Associate Justice of the Supreme Court of Pennsylvania
- In office August 13, 1935 – October 6, 1940
- Preceded by: Alexander Simpson
- Succeeded by: William M. Parker

Pennsylvania Secretary of Revenue
- In office January 16, 1935 – July 31, 1935
- Governor: George Howard Earle III
- Preceded by: Leon D. Metzger
- Succeeded by: Harry Ellis Kalodner

Personal details
- Born: June 28, 1883 Washington, D.C., U.S.
- Died: October 6, 1948 (aged 65) Philadelphia, Pennsylvania, U.S.
- Party: Democratic (1934–1940) Republican (until 1934)

= H. Edgar Barnes =

American judge (1883–1940)

Harold Edgar Barnes (June 28, 1883 – October 6, 1940) was an American jurist who was Pennsylvania Secretary of Revenue in 1935 and justice of the Supreme Court of Pennsylvania from 1935 until his death in 1940.

==Early life==
Barnes was born in Washington, D.C. on June 28, 1883, to George W. and Lydia (Slee) Barnes. His father was an employee of the federal government. He attended the University of Pennsylvania, graduating from the Wharton School and the University of Pennsylvania Law School. He was admitted to the bar in 1906.

==Career==
From 1906 to 1916, Barnes taught courses in political science and business law at Penn while also working as a lawyer. In 1916, he was elected to the Philadelphia Common Council as an Independent Republican. He ran for a seat on the new unicameral Philadelphia City Council in 1919, but was unsuccessful.

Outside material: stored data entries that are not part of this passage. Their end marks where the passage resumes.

===== config.mk =====
export PLATFORM = sky130hd
export DESIGN_NAME = tga_rle_pixel_decoder
export DESIGN_NICKNAME = d
export VERILOG_FILES = /design/src/hdl/tga_pkg.sv /design/src/hdl/tga_front.sv /design/src/hdl/tga_queue.sv /design/src/hdl/tga_back.sv /design/src/hdl/tga_rle_pixel_decoder.sv
export VERILOG_INCLUDE_DIRS = /design/src /design/src/hdl
export SDC_FILE = /design/constraint.sdc
export NUM_CORES = 1
export LEC_CHECK = 0
export BUFFER_PORTS_ARGS = -buffer_cell sky130_fd_sc_hd__buf_2
export CAP_MARGIN = 15
export CORE_ASPECT_RATIO = 1.75
export CORE_MARGIN = 4
export CORE_UTILIZATION = 30
export CTS_CLUSTER_SIZE = 40
export DETAILED_ROUTE_END_ITERATION = 8
export PLACE_DENSITY = 0.53
export SLEW_MARGIN = 20
export SYNTH_ARGS = -nofsm -noshare
export SYNTH_HDL_FRONTEND = slang
export SYNTH_SLANG_ARGS = --single-unit

===== constraint.sdc =====
create_clock -name i_clk -period 9.8 [get_ports i_clk]
set_input_delay 2.45 -clock i_clk [delete_from_list [all_inputs] [get_ports i_clk]]
set_output_delay 2.45 -clock i_clk [all_outputs]
set_load 0.01 [all_outputs]
[config.mk]
export PLATFORM = sky130hd
export DESIGN_NAME = tasp_div
export DESIGN_NICKNAME = d
export VERILOG_FILES = /design/src/hdl/tasp_pkg.sv /design/src/hdl/tasp_div.sv
export SDC_FILE = /design/constraint.sdc
export NUM_CORES = 1
export LEC_CHECK = 0
export BUFFER_PORTS_ARGS = -buffer_cell sky130_fd_sc_hd__buf_2
export CAP_MARGIN = 25
export CORE_MARGIN = 2
export CORE_UTILIZATION = 25
export CTS_CLUSTER_DIAMETER = 30
export CTS_CLUSTER_SIZE = 12
export DETAILED_ROUTE_END_ITERATION = 10
export PLACE_DENSITY = 0.43
export SLEW_MARGIN = 20
export SYNTH_ARGS = -nofsm -noshare
export SYNTH_HDL_FRONTEND = slang
export SYNTH_SLANG_ARGS = --single-unit
[constraint.sdc]
create_clock -name clock -period 5.55 [get_ports clock]
set_input_delay 0.2775 -clock clock [delete_from_list [all_inputs] [get_ports clock]]
set_output_delay 0.2775 -clock clock [all_outputs]
set_load 0.02 [all_outputs]
[config.mk]
export PLATFORM = sky130hd
export DESIGN_NAME = polyphonic_voice_allocator_top
export DESIGN_NICKNAME = d
export VERILOG_FILES = /design/src/design/pva_pkg.sv /design/src/design/pva_voice_store.sv /design/src/design/polyphonic_voice_allocator_top.sv
export SDC_FILE = /design/constraint.sdc
export NUM_CORES = 1
export LEC_CHECK = 0
export BUFFER_PORTS_ARGS = -buffer_cell sky130_fd_sc_hd__buf_4
export CAP_MARGIN = 10
export CORE_MARGIN = 2
export CORE_UTILIZATION = 25
export CTS_CLUSTER_DIAMETER = 150
export CTS_CLUSTER_SIZE = 24
export DETAILED_ROUTE_END_ITERATION = 7
export GPL_TIMING_DRIVEN = 0
export SYNTH_ARGS = -nofsm -noshare
export SYNTH_HDL_FRONTEND = slang
export SYNTH_HIERARCHICAL = 1
export SYNTH_SLANG_ARGS = --single-unit
[constraint.sdc]
create_clock -name clk_i -period 5.5 [get_ports clk_i]
set_clock_uncertainty 0.05 [all_clocks]
set_input_delay 0.825 -clock clk_i [delete_from_list [all_inputs] [get_ports clk_i]]
set_output_delay 0.825 -clock clk_i [all_outputs]
set_load 0.01 [all_outputs]
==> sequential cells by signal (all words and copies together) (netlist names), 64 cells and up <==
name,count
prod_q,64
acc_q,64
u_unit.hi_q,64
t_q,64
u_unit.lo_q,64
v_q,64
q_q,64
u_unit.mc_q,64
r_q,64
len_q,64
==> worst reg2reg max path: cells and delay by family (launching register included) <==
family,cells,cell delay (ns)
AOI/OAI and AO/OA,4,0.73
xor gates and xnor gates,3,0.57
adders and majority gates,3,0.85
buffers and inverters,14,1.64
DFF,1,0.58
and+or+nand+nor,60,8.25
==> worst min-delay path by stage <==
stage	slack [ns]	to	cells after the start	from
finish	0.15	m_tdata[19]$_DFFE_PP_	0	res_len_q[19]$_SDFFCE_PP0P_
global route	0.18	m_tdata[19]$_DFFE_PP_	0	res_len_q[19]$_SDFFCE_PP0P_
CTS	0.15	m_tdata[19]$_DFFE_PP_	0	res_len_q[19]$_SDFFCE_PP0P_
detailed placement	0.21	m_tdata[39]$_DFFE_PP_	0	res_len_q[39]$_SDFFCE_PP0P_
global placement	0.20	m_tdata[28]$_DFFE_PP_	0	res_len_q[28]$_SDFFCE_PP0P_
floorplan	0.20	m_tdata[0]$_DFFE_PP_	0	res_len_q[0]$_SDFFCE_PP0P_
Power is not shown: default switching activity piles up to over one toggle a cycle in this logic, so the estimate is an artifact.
===== src/sv/ifla_pkg.sv =====
// shared types and constants for the identifier allocator
`timescale 1ns / 1ps
`default_nettype none

package ifla_pkg;

    localparam int LOCK_ID_W = 6;
    localparam int GRANT_W   = 5;
    localparam int OP_W      = 2;

    typedef enum logic [OP_W-1:0] {
        OP_ALLOC = 2'd0,
        OP_FREE  = 2'd1,
        OP_CHECK = 2'd2
    } op_t;

endpackage

`default_nettype wire


===== src/sv/id_free_list_allocator_core.sv =====
// identifier allocator: free-id stack with a taken bit per identifier
//
// input channel (in_valid / in_stall) carries one request word: op selects
// allocate, free lock_id or check lock_id. every request word yields exactly
// one result word on the output channel (out_valid / out_stall): ok and
// granted_id, the latter nonzero only for a successful allocate.
// a request is captured in an input register together with its taken bit
// (read from the taken-bit memory at accept time), resolved in one pass of
// combinational logic, and written into the result register, which drives
// out_valid; one request is taken every cycle while in_stall stays low.
// the free stack lives in a memory whose top entry is read ahead
// into a register, so back-to-back allocates and frees see the current top.
// stack entries never written since reset read as their own index, tracked
// by a high-water mark on the stack pointer, so that memory needs no clear.
// after reset the taken-bit memory is cleared one entry a cycle, over all
// POOL_SIZE entries; in_stall stays high during that sweep.
// when out_stall holds the result, the input register still takes one more
// request; after that in_stall rises until the result word is taken.
`timescale 1ns / 1ps
`default_nettype none

module id_free_list_allocator_core
    import ifla_pkg::*;
#(
    parameter int POOL_SIZE = 32
) (
    input  wire logic                 clk,
    input  wire logic                 rst_n,
    input  wire logic                 in_valid,
    output logic                      in_stall,
    input  wire logic [OP_W-1:0]      op,
    input  wire logic [LOCK_ID_W-1:0] lock_id,
    output logic                      out_valid,
    input  wire logic                 out_stall,
    output logic                      ok,
    output logic [GRANT_W-1:0]        granted_id
);

    localparam int IDW   = (POOL_SIZE > 1) ? $clog2(POOL_SIZE) : 1;
    localparam int SPW   = $clog2(POOL_SIZE + 1);
    localparam int DEPTH = 2 ** IDW;
    localparam int CW    = ((IDW > LOCK_ID_W) ? IDW : LOCK_ID_W) + 1;
    localparam int GW    = (IDW > GRANT_W) ? IDW : GRANT_W;

    // storage
    logic [IDW-1:0] stack_mem [DEPTH];
    logic           taken_mem [DEPTH];

    // control state
    logic           clearing_reg;
    logic [SPW-1:0] clr_cnt_reg;
    logic [SPW-1:0] sp_reg;
    logic [SPW-1:0] sp_next;
    logic [SPW-1:0] hwm_reg;
    logic [SPW-1:0] hwm_next;

    // top-of-stack prefetch
    logic           top_init_reg;
    logic           top_byp_reg;
    logic [IDW-1:0] top_byp_data_reg;
    logic [IDW-1:0] top_rd_reg;
    logic [IDW-1:0] top;

    // input register
    logic                 s1_valid_reg;
    logic [OP_W-1:0]      s1_op_reg;
    logic [LOCK_ID_W-1:0] s1_id_reg;
    logic                 s1_tk_rd_reg;
    logic                 s1_tk_byp_reg;
    logic                 s1_tk_byp_data_reg;

    // result register
    logic               out_valid_reg;
    logic               ok_reg;
    logic [GRANT_W-1:0] granted_reg;

    logic               accept;
    logic               out_hold;
    logic               fire;
    logic [CW-1:0]      s1_id_ext;
    logic               s1_in_range;
    logic [IDW-1:0]     s1_addr;
    logic               s1_taken;
    logic               sp_full;
    logic [GW-1:0]      top_ext;
    logic               ok_next;
    logic [GRANT_W-1:0] granted_next;
    logic               do_alloc;
    logic               do_free;

    logic           stk_we;
    logic [IDW-1:0] stk_waddr;
    logic [IDW-1:0] stk_raddr;

    logic           tk_we;
    logic [IDW-1:0] tk_waddr;
    logic           tk_wdata;
    logic [CW-1:0]  in_id_ext;
    logic [IDW-1:0] tk_raddr;

    // handshake
    assign out_hold = out_valid_reg & out_stall;
    assign fire     = s1_valid_reg & ~out_hold;
    assign in_stall = clearing_reg | (s1_valid_reg & out_hold);
    assign accept   = in_valid & ~in_stall;

    // current top of stack: own index if never written, else memory or bypass
    always_comb
    begin
        priority if (top_byp_reg)
        begin
            top = top_byp_data_reg;
        end
        else if (top_init_reg)
        begin
            top = sp_reg[IDW-1:0];
        end
        else
        begin
            top = top_rd_reg;
        end
    end

    assign s1_id_ext   = CW'(s1_id_reg);
    assign s1_in_range = s1_id_ext < CW'(POOL_SIZE);
    assign s1_addr     = s1_id_ext[IDW-1:0];
    assign s1_taken    = s1_tk_byp_reg ? s1_tk_byp_data_reg : s1_tk_rd_reg;
    assign sp_full     = sp_reg == SPW'(POOL_SIZE);
    assign top_ext     = GW'(top);

    // request decode
    always_comb
    begin
        do_alloc     = 1'b0;
        do_free      = 1'b0;
        ok_next      = 1'b0;
        granted_next = '0;
        unique case (op_t'(s1_op_reg))
            OP_ALLOC:
            begin
                if (!sp_full)
                begin
                    do_alloc     = fire;
                    ok_next      = 1'b1;
                    granted_next = top_ext[GRANT_W-1:0];
                end
            end
            OP_FREE:
            begin
                if (s1_in_range && s1_taken && (sp_reg != '0))
                begin
                    do_free = fire;
                    ok_next = 1'b1;
                end
            end
            OP_CHECK:
            begin
                ok_next = s1_in_range & s1_taken;
            end
            default:
            begin
                ok_next = 1'b0;
            end
        endcase
    end

    // stack pointer, high-water mark and stack write
    always_comb
    begin
        sp_next = sp_reg;
        if (do_alloc)
        begin
            sp_next = sp_reg + SPW'(1);
        end
        else if (do_free)
        begin
            sp_next = sp_reg - SPW'(1);
        end
        hwm_next  = (sp_next > hwm_reg) ? sp_next : hwm_reg;
        stk_we    = do_free;
        stk_waddr = sp_next[IDW-1:0];
        stk_raddr = sp_next[IDW-1:0];
    end

    // taken-bit write port: clearing sweep, allocate sets, free clears
    always_comb
    begin
        tk_we    = 1'b0;
        tk_waddr = top;
        tk_wdata = 1'b0;
        priority if (clearing_reg)
        begin
            tk_we    = 1'b1;
            tk_waddr = clr_cnt_reg[IDW-1:0];
        end
        else if (do_alloc)
        begin
            tk_we    = 1'b1;
            tk_waddr = top;
            tk_wdata = 1'b1;
        end
        else if (do_free)
        begin
            tk_we    = 1'b1;
            tk_waddr = s1_addr;
        end
    end

    assign in_id_ext = CW'(lock_id);
    assign tk_raddr  = in_id_ext[IDW-1:0];

    // memories
    always_ff @(posedge clk)
    begin
        if (stk_we)
        begin
            stack_mem[stk_waddr] <= s1_addr;
        end
        top_rd_reg       <= stack_mem[stk_raddr];
        top_byp_data_reg <= s1_addr;
    end

    always_ff @(posedge clk)
    begin
        if (tk_we)
        begin
            taken_mem[tk_waddr] <= tk_wdata;
        end
        if (accept)
        begin
            s1_tk_rd_reg       <= taken_mem[tk_raddr];
            s1_tk_byp_data_reg <= tk_wdata;
            s1_op_reg          <= op;
            s1_id_reg          <= lock_id;
        end
        if (fire)
        begin
            ok_reg      <= ok_next;
            granted_reg <= granted_next;
        end
    end

    // control registers
    always_ff @(posedge clk or negedge rst_n)
    begin
        if (!rst_n)
        begin
            clearing_reg  <= 1'b1;
            clr_cnt_reg   <= '0;
            sp_reg        <= '0;
            hwm_reg       <= '0;
            top_init_reg  <= 1'b1;
            top_byp_reg   <= 1'b0;
            s1_valid_reg  <= 1'b0;
            s1_tk_byp_reg <= 1'b0;
            out_valid_reg <= 1'b0;
        end
        else
        begin
            if (clearing_reg)
            begin
                clr_cnt_reg <= clr_cnt_reg + SPW'(1);
                if (clr_cnt_reg == SPW'(POOL_SIZE - 1))
                begin
                    clearing_reg <= 1'b0;
                end
            end
            sp_reg       <= sp_next;
            hwm_reg      <= hwm_next;
            top_byp_reg  <= stk_we;
            top_init_reg <= !(sp_next < hwm_next);

            if (accept)
            begin
                s1_valid_reg  <= 1'b1;
                s1_tk_byp_reg <= tk_we & (tk_waddr == tk_raddr);
            end
            else if (fire)
            begin
                s1_valid_reg <= 1'b0;
            end

            if (fire)
            begin
                out_valid_reg <= 1'b1;
            end
            else if (out_valid_reg && !out_stall)
            begin
                out_valid_reg <= 1'b0;
            end
        end
    end

    assign out_valid  = out_valid_reg;
    assign ok         = ok_reg;
    assign granted_id = granted_reg;

endmodule

`default_nettype wire
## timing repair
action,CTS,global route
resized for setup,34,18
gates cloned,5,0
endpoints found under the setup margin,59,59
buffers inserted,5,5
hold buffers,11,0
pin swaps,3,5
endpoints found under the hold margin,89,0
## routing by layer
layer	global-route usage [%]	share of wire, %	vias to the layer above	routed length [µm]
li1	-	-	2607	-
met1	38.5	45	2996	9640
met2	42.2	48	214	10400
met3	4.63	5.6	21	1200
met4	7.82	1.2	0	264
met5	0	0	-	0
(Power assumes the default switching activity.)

Barnes was the personal attorney of George Howard Earle Jr. and George Howard Earle III and was a director and legal counsel for their Pennsylvania Sugar Company. He advised the younger Earle to run as a Democrat in the 1934 Pennsylvania gubernatorial election. Shortly after winning, Earle announced that Barnes would serve as secretary of revenue in his cabinet. He was confirmed by the Pennsylvania Senate on January 16, 1935.

Barnes resigned effective July 31, 1935 to run in that year's Supreme Court election. Prior to the election, Justice Alexander Simpson died and Earle appointed Barnes to succeed him until an election could be held. He was sworn in on August 13, 1935. Pennsylvania Attorney General Charles J. Margiotti ruled that because there were two open seats on the Supreme Court, the top two vote-getters in the 1935 election would be seated on the court. Thus, the winners of the Democratic and Republican primary would each receive a full 21-year term. Barnes easily beat his primary opponent, Michael Musmanno, 215,045 votes to 93,123.

On September 28, 1940, Barnes entered Hahnemann University Hospital to receive treatment for asthma and bronchitis. While there, he suffered a cerebral hemorrhage and died on October 6, 1940.